The road only gets steeper. Brooklyn now embarks on a stretch of 11 of 12 games against teams with .500 or better records, which could send their already-sinking season plunging past the Titanic wreck and into that weird part of the deep ocean where the anglerfish hunt.
Johnson has been a good soldier in a Brooklyn uniform: before the season, we ranked him as the greatest Brooklyn Nets player of “all time” (which really just means the last three years). But if he doesn’t want to be here anymore, there’s probably only one route: a contract buyout.
A few thoughts regarding how it could work, with some assistance from Larry Coon’s CBA FAQ:
1) The Nets have no real incentive to buy out Johnson, other than to assuage his potential wishes. Emphasis on potential; I should be clear — there is no indication that Johnson WANTS a buyout right now, or that the Nets are even considering it. This is purely speculation based on the trajectory of the season and of Johnson’s mood about it.
But buying out Johnson does nothing for the Nets in the short-term. They won’t save any money on the salary cap; even if they buy him out for nothing, Johnson’s $24.9 million still sits on the salary cap in full, leaving them unable to make any bigger moves. A buyout would help two things: Johnson’s conscience (again, if he requests it) and it could save the Nets a few million dollars on their actual balance sheet at the end of the year.

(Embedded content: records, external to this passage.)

==> src/rtl/uart_rx_buffered.sv <==
// uart_rx_buffered: oversampled UART receiver with per-character error tags and a show-ahead receive FIFO
// Ports:
//   clk, reset        clock and asynchronous active-high reset
//   tick_ovs          oversampling strobe, OVS_FACTOR pulses per bit period
//   rx_pin            asynchronous serial input, idle high
//   parity_mode       00/11 none, 01 odd, 10 even; latched at each start edge
//   two_stop          1 = check a second stop bit; latched at each start edge
//   rx_data, rx_parity_err, rx_frame_err
//                     head-of-FIFO character and its error tags (zero when empty)
//   rx_valid, rx_ready
//                     valid/ready handshake; the head pops when both are high
//   fifo_count        current FIFO occupancy
//   overrun, overrun_clr
//                     sticky dropped-frame flag and its one-cycle clear
//   rx_break          one-cycle pulse on a detected break condition
module uart_rx_buffered #(
  parameter int DATA_BITS  = 8,
  parameter int OVS_FACTOR = 16,
  parameter int FIFO_DEPTH = 8
) (
  input  logic                            clk,
  input  logic                            reset,
  input  logic                            tick_ovs,
  input  logic                            rx_pin,
  input  logic [1:0]                      parity_mode,
  input  logic                            two_stop,
  output logic [DATA_BITS-1:0]            rx_data,
  output logic                            rx_parity_err,
  output logic                            rx_frame_err,
  output logic                            rx_valid,
  input  logic                            rx_ready,
  output logic [$clog2(FIFO_DEPTH+1)-1:0] fifo_count,
  output logic                            overrun,
  input  logic                            overrun_clr,
  output logic                            rx_break
);
  localparam int OSW = $clog2(OVS_FACTOR);
  localparam int BIW = $clog2(DATA_BITS);
  localparam int PW  = $clog2(FIFO_DEPTH);
  localparam int CW  = $clog2(FIFO_DEPTH+1);
  localparam int EW  = DATA_BITS + 2;
  localparam logic [OSW-1:0] OS_MIDM = OSW'(OVS_FACTOR/2 - 1);
  localparam logic [OSW-1:0] OS_MID  = OSW'(OVS_FACTOR/2);
  localparam logic [OSW-1:0] OS_MIDP = OSW'(OVS_FACTOR/2 + 1);
  localparam logic [OSW-1:0] OS_LAST = OSW'(OVS_FACTOR - 1);
  localparam logic [BIW-1:0] LAST_BIT = BIW'(DATA_BITS - 1);
  localparam logic [CW-1:0]  DEPTH   = CW'(FIFO_DEPTH);

  typedef enum logic [2:0] {IDLE, START, DATA, PARITY, STOP1, STOP2, PUSH, BRK_WAIT} state_t;

  state_t               state_q, state_d;
  logic                 meta_q, rxs_q, rxs_prev_q;
  logic [OSW-1:0]       os_q, os_d;
  logic [BIW-1:0]       bit_q, bit_d;
  logic [DATA_BITS-1:0] shift_q, shift_d;
  logic [1:0]           samp_q, samp_d;
  logic [1:0]           pm_q, pm_d;
  logic                 ts_q, ts_d;
  logic                 par_q, par_d;
  logic                 perr_q, perr_d;
  logic                 ferr_q, ferr_d;
  logic                 brk_q, brk_d;
  logic [PW-1:0]        wr_q, wr_d, rd_q, rd_d;
  logic [CW-1:0]        cnt_q, cnt_d;
  logic                 ovr_q, ovr_d;
  logic [EW-1:0]        mem [FIFO_DEPTH];
  logic [EW-1:0]        head;
  logic                 wrap, decide, maj, par_en, brk, push, pop, wr_ok;

  // The third vote is the live sample taken on the decision tick itself.
  assign wrap   = tick_ovs && os_q == OS_LAST;
  assign decide = tick_ovs && os_q == OS_MIDP;
  assign maj    = (samp_q[0] & samp_q[1]) | (rxs_q & (samp_q[0] | samp_q[1]));
  assign par_en = pm_q[0] ^ pm_q[1];
  // par_q is cleared at each start edge, so it reads 0 whenever parity is off.
  assign brk    = ~|shift_q & ~par_q & ~maj;
  assign push   = state_q == PUSH;
  assign pop    = rx_valid && rx_ready;
  assign wr_ok  = push && (cnt_q < DEPTH || pop);

  always_comb begin
    state_d = state_q;
    os_d    = tick_ovs ? (os_q == OS_LAST ? '0 : os_q + 1'b1) : os_q;
    bit_d   = bit_q;
    shift_d = shift_q;
    samp_d  = samp_q;
    pm_d    = pm_q;
    ts_d    = ts_q;
    par_d   = par_q;
    perr_d  = perr_q;
    ferr_d  = ferr_q;
    brk_d   = 1'b0;
    if (tick_ovs && os_q == OS_MIDM) samp_d[0] = rxs_q;
    if (tick_ovs && os_q == OS_MID) samp_d[1] = rxs_q;
    case (state_q)
      IDLE: if (rxs_prev_q && !rxs_q) begin
        state_d = START;
        os_d    = '0;
        pm_d    = parity_mode;
        ts_d    = two_stop;
        par_d   = 1'b0;
        perr_d  = 1'b0;
        ferr_d  = 1'b0;
      end
      START: if (decide && maj) state_d = IDLE;
        else if (wrap) begin
          state_d = DATA;
          bit_d   = '0;
        end
      DATA: begin
        if (decide) shift_d = {maj, shift_q[DATA_BITS-1:1]};
        if (wrap) begin
          bit_d = bit_q + 1'b1;
          if (bit_q == LAST_BIT) state_d = par_en ? PARITY : STOP1;
        end
      end
      PARITY: begin
        if (decide) begin
          par_d  = maj;
          perr_d = pm_q[1] ? ^{shift_q, maj} : ~^{shift_q, maj};
        end
        if (wrap) state_d = STOP1;
      end
      // A good first stop bit in two-stop mode waits for the wrap; every other
      // outcome leaves at the decision tick so the next start edge is not missed.
      STOP1: if (decide) begin
          if (brk) begin
            state_d = BRK_WAIT;
            brk_d   = 1'b1;
          end else if (!maj || !ts_q) begin
            ferr_d  = ~maj;
            state_d = PUSH;
          end
        end else if (wrap && ts_q) state_d = STOP2;
      STOP2: if (decide) begin
          ferr_d  = ferr_q | ~maj;
          state_d = PUSH;
        end
      PUSH: state_d = IDLE;
      BRK_WAIT: if (tick_ovs && rxs_q) state_d = IDLE;
      default: state_d = IDLE;
    endcase
  end

  always_comb begin
    wr_d  = wr_q + PW'(wr_ok);
    rd_d  = rd_q + PW'(pop);
    cnt_d = cnt_q + CW'(wr_ok) - CW'(pop);
    ovr_d = (push && !wr_ok) ? 1'b1 : overrun_clr ? 1'b0 : ovr_q;
  end

  always_ff @(posedge clk or posedge reset) begin
    if (reset) begin
      meta_q     <= 1'b1;
      rxs_q      <= 1'b1;
      rxs_prev_q <= 1'b1;
      state_q    <= IDLE;
      os_q       <= '0;
      bit_q      <= '0;
      shift_q    <= '0;
      samp_q     <= '0;
      pm_q       <= '0;
      ts_q       <= 1'b0;
      par_q      <= 1'b0;
      perr_q     <= 1'b0;
      ferr_q     <= 1'b0;
      brk_q      <= 1'b0;
      wr_q       <= '0;
      rd_q       <= '0;
      cnt_q      <= '0;
      ovr_q      <= 1'b0;
    end else begin
      meta_q     <= rx_pin;
      rxs_q      <= meta_q;
      rxs_prev_q <= rxs_q;
      state_q    <= state_d;
      os_q       <= os_d;
      bit_q      <= bit_d;
      shift_q    <= shift_d;
      samp_q     <= samp_d;
      pm_q       <= pm_d;
      ts_q       <= ts_d;
      par_q      <= par_d;
      perr_q     <= perr_d;
      ferr_q     <= ferr_d;
      brk_q      <= brk_d;
      wr_q       <= wr_d;
      rd_q       <= rd_d;
      cnt_q      <= cnt_d;
      ovr_q      <= ovr_d;
    end
  end

  always_ff @(posedge clk) begin
    if (wr_ok) mem[wr_q] <= {ferr_q, perr_q, shift_q};
  end

  // Storage is not reset, so the head is masked to zero while the FIFO is empty.
  assign head          = mem[rd_q];
  assign rx_valid      = cnt_q != '0;
  assign rx_data       = rx_valid ? head[DATA_BITS-1:0] : '0;
  assign rx_parity_err = rx_valid & head[DATA_BITS];
  assign rx_frame_err  = rx_valid & head[DATA_BITS+1];
  assign fifo_count    = cnt_q;
  assign overrun       = ovr_q;
  assign rx_break      = brk_q;
endmodule

==> config.mk <==
export PLATFORM = sky130hd
export DESIGN_NAME = uart_rx_buffered
export DESIGN_NICKNAME = d
export VERILOG_FILES = /design/src/rtl/uart_rx_buffered.sv
export SDC_FILE = /design/constraint.sdc
export NUM_CORES = 1
export LEC_CHECK = 0
export CAP_MARGIN = 25
export CORE_ASPECT_RATIO = 0.5
export CORE_UTILIZATION = 60
export DETAILED_ROUTE_END_ITERATION = 6
export HOLD_SLACK_MARGIN = 0.03
export PLACE_DENSITY_LB_ADDON = 0.2
export SYNTH_ARGS = -nofsm -noshare
export SYNTH_HDL_FRONTEND = slang
export SYNTH_SLANG_ARGS = --single-unit
==> constraint.sdc <==
create_clock -name clk -period 4.85 [get_ports clk]
set_clock_uncertainty 0.05 [all_clocks]
set_input_delay 1.455 -clock clk [delete_from_list [all_inputs] [get_ports clk]]
set_output_delay 1.455 -clock clk [all_outputs]
set_load 0.1 [all_outputs]
==> metrics.log, run 1 <==
INFO  metric power.share.switching = 38.6%
INFO  metric place.gp.congestion = 0.856
INFO  metric internal_power = 0.00255 W
INFO  metric cts_made_buffers = 17
INFO  metric routed-via-count = 2891
INFO  metric postRouteAntennaNets = 0
INFO  metric finalHoldWorstSlack = 0.308 ns
INFO  metric largest_fanout_on_the_critical_path = 12
INFO  metric grtUsageTotal = 25.2%
INFO  metric layout-drive-gt1-share = 25.7%
INFO  metric vdd_ir_drop_max = 0.655 mV
INFO  metric wl_per_cell = 20.8 µm
INFO  metric comb_power_share = 35.1%
INFO  metric fin_tns_setup = 0 ns
INFO  metric detail_route.drc_violations = 0
INFO  metric rows = 23
INFO  metric yosys_warnings = 0
INFO  metric drt_iter0_markers = 226
INFO  metric worstHoldPathType = reg2reg
INFO  metric syn_avg_cell_area = 16.3 µm²
INFO  metric syn_area = 5190 µm²
INFO  metric cts_resized = 0
INFO  metric worst_slew_margin_rel = 32.8%
INFO  metric cts.htree.levels = 4
INFO  metric synthDominantCellAreaShare = 46.2%
INFO  metric pin_count = 26
INFO  metric timing.critical_path.required = 3.35 ns
INFO  metric detail_route.wirelength = 10.1 mm
INFO  metric synth_cell_type_count = 46
INFO  metric num-nets-final = 385
INFO  metric min_period_over_period = 81.8%
INFO  metric die_height = 67.8 µm
INFO  metric area_delta_synth_final = 19.1%
INFO  metric initial_utilization = 63.3%
INFO  metric finalHoldViolCount = 0
INFO  metric overflow = 0
INFO  metric tritoncts = built
INFO  metric final_max_slew_viol_count = 0
INFO  metric detail_route.first_pass.iterations = 4
INFO  metric syn_nets = 342
INFO  metric postSynthCellCount = 318
INFO  metric core_area = 8200 µm²
INFO  metric holdBufCountCts = 0
INFO  metric cp.arrival = 2.46 ns
INFO  metric outcome = complete, no violations
INFO  metric period_minus_slack = 3.97 ns
INFO  metric yosys_register_bits = 121
INFO  metric worstMarginPinSlew = 1.00 ns
INFO  metric cts_buffer_depth = 2
INFO  metric pwr_density_cell = 673 nW/µm²
INFO  metric antenna_cells_inserted = 0
INFO  metric dp.final_hpwl = 6.04 mm
INFO  metric cts.reportedPaths.clkPinSlew = 0.05 ns
INFO  metric total_leakage_power = 2.46 nW
INFO  metric cp-start-kind = flop
INFO  metric critical_path_class = reg2out
INFO  metric initial_antenna_violation_count = 0
INFO  metric first_global_vias = 2880
INFO  metric seqPwrFrac = 33.7%
INFO  metric asyncSetResetFlopFracSynth = 33.9%
INFO  metric yosys-top-cells-area = edfxtp_1 (46%), dfrtp_1 (18%), mux4_2 (8.7%), mux2_2 (3.7%), ha_1 (3.4%)
INFO  metric critPathCaptureType = output port
INFO  metric cts_root_buf = clkbuf_16
INFO  metric clock-sinks = 121
INFO  metric cts_setup_buffers = 0
INFO  metric ys_dominant_reg_cell = edfxtp_1
INFO  metric yosysTopAreaCell = edfxtp_1
INFO  metric maximum_number_of_pins_on_one_net_before_global_route_repair = 42
INFO  metric setup_violations = 0
INFO  metric rsz0062_at_grt = false
INFO  metric fmax = 252 MHz
INFO  metric power.clock.fraction = 31.2%
INFO  metric max_cap_viol_count = 0
INFO  metric p_sw = 0.00161 W
INFO  metric clk-insertion-delay-late = 0.40 ns
INFO  metric global_route_wire_length_before_repair = 15.6 mm
INFO  metric port_buffers = 25
INFO  metric design.die.area = 9060 µm²
INFO  metric seq_area_frac_synth = 66.1%
INFO  metric dieWidth = 134 µm
INFO  metric synth_edf_count = 80
INFO  metric vias_per_cell = 5.95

2) The Nets have been worse without Johnson. This isn’t a testament to Johnson’s game-changing abilities, just his offense-floating ones. In Johnson, they face the same predicament as Williams, though with less moodiness. Even with his notable offensive struggles this season, Johnson still ranks as the arguably the team’s best playmaker, and the Nets offense is far better off with him on the floor than on the bench.

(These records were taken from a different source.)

$ cat src/flat_wrapper.sv
// flat-port wrapper written by rule: the top's interface ports become plain ports
module md5_round_ctl_flat import md5_round_ctl_pkg::*;
  (clk_i, rst_i, bus_clear_i, bus_wvalid_i, bus_wdata_i, bus_stall_i, bus_wready_o, bus_step_o, bus_round_o, bus_m_o, bus_first_o, bus_last_o, bus_done_o, bus_busy_o);
  md5_round_ctl_if bus_i ();
  input  logic clk_i;
  input  logic rst_i;
  input wire logic [$bits(bus_i.clear_i)-1:0] bus_clear_i;
  input wire logic [$bits(bus_i.wvalid_i)-1:0] bus_wvalid_i;
  input wire logic [$bits(bus_i.wdata_i)-1:0] bus_wdata_i;
  input wire logic [$bits(bus_i.stall_i)-1:0] bus_stall_i;
  output wire logic [$bits(bus_i.wready_o)-1:0] bus_wready_o;
  output wire logic [$bits(bus_i.step_o)-1:0] bus_step_o;
  output wire logic [$bits(bus_i.round_o)-1:0] bus_round_o;
  output wire logic [$bits(bus_i.m_o)-1:0] bus_m_o;
  output wire logic [$bits(bus_i.first_o)-1:0] bus_first_o;
  output wire logic [$bits(bus_i.last_o)-1:0] bus_last_o;
  output wire logic [$bits(bus_i.done_o)-1:0] bus_done_o;
  output wire logic [$bits(bus_i.busy_o)-1:0] bus_busy_o;
  assign bus_i.clear_i = bus_clear_i;
  assign bus_i.wvalid_i = bus_wvalid_i;
  assign bus_i.wdata_i = bus_wdata_i;
  assign bus_i.stall_i = bus_stall_i;
  assign bus_wready_o = bus_i.wready_o;
  assign bus_step_o = bus_i.step_o;
  assign bus_round_o = bus_i.round_o;
  assign bus_m_o = bus_i.m_o;
  assign bus_first_o = bus_i.first_o;
  assign bus_last_o = bus_i.last_o;
  assign bus_done_o = bus_i.done_o;
  assign bus_busy_o = bus_i.busy_o;
  md5_round_ctl u_core (.clk_i(clk_i), .rst_i(rst_i), .bus(bus_i));
endmodule
$ cat config.mk
export PLATFORM = sky130hd
export DESIGN_NAME = md5_round_ctl_flat
export DESIGN_NICKNAME = d
export VERILOG_FILES = /design/src/rtl/md5_round_ctl_pkg.sv /design/src/rtl/md5_round_ctl_if.sv /design/src/rtl/md5_round_ctl_ilut.sv /design/src/rtl/md5_round_ctl.sv /design/src/flat_wrapper.sv
export SDC_FILE = /design/constraint.sdc
export NUM_CORES = 1
export LEC_CHECK = 0
export ABC_CLOCK_PERIOD_IN_PS = 7560
export CORE_MARGIN = 3
export CORE_UTILIZATION = 30
export CTS_CLUSTER_DIAMETER = 80
export DETAILED_ROUTE_END_ITERATION = 10
export SLEW_MARGIN = 20
export SYNTH_ARGS = -nofsm -noshare
export SYNTH_HDL_FRONTEND = slang
export SYNTH_SLANG_ARGS = --single-unit
$ cat constraint.sdc
create_clock -name clk_i -period 7.56 [get_ports clk_i]
set_input_delay 1.512 -clock clk_i [delete_from_list [all_inputs] [get_ports clk_i]]
set_output_delay 1.512 -clock clk_i [all_outputs]
set_load 0.01 [all_outputs]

Given the lackluster production from Bojan Bogdanovic, Wayne Ellington, Sergey Karasev, and Markel Brown, the season could go from bad to outright unwatchable if Johnson kicks out. (The team’s defense actually gets a bit better, but it doesn’t make up for the offensive drop-off, and that could be because the Nets are playing against opposing benches when he sits.)
The Nets might also value Johnson’s tutelage for their young players, particularly Rondae Hollis-Jefferson.
3) The Nets could not “stretch” Joe Johnson’s contract, like they did with Deron Williams. It’s unlikely they’d want to do this anyway, as Johnson’s contract doesn’t extend beyond April, and the Nets already have $22 million in dead salary owed to Deron Williams over the next four seasons. But contracts can only be “stretched” if there are years beyond the current season. They could’ve used the stretch provision with Johnson in the offseason, but once September 1st rolled around, Johnson’s salary was locked in.
4) Trading him will be damn near impossible. Johnson’s value to the Nets off the court is that his $24.9 million contract is a giant expiring. The Nets likely want to keep their cap sheet as open as possible with free agency looming. But that also makes it difficult to match salaries with other teams, teams that may not want to give up players for a declining scorer with a hefty price tag.
5) January 10th could be an important date. On January 10th, all contracts become fully guaranteed by the league. Johnson could use that to his advantage if the team wants to buy him out after January 10th — say, close to the trade deadline if they can’t strike a deal — and say the Nets owe him his full contract no matter what.
But if Johnson really wants out — and again, we’re not saying that’s the case — he could elect to waive that protection and take a salary cut. So it probably won’t matter. It just might.
So should the Nets buy out Joe Johnson? Probably not, unless he flat-out refuses to show up, which seems out of character. But Johnson has made it clear that he wants to play for a winner next year, and at 34, he’s past the point where he can be the focal point of a successful team. Even if he sticks around until the last day of the season, that day will most likely be his last moments in Brooklyn black & white.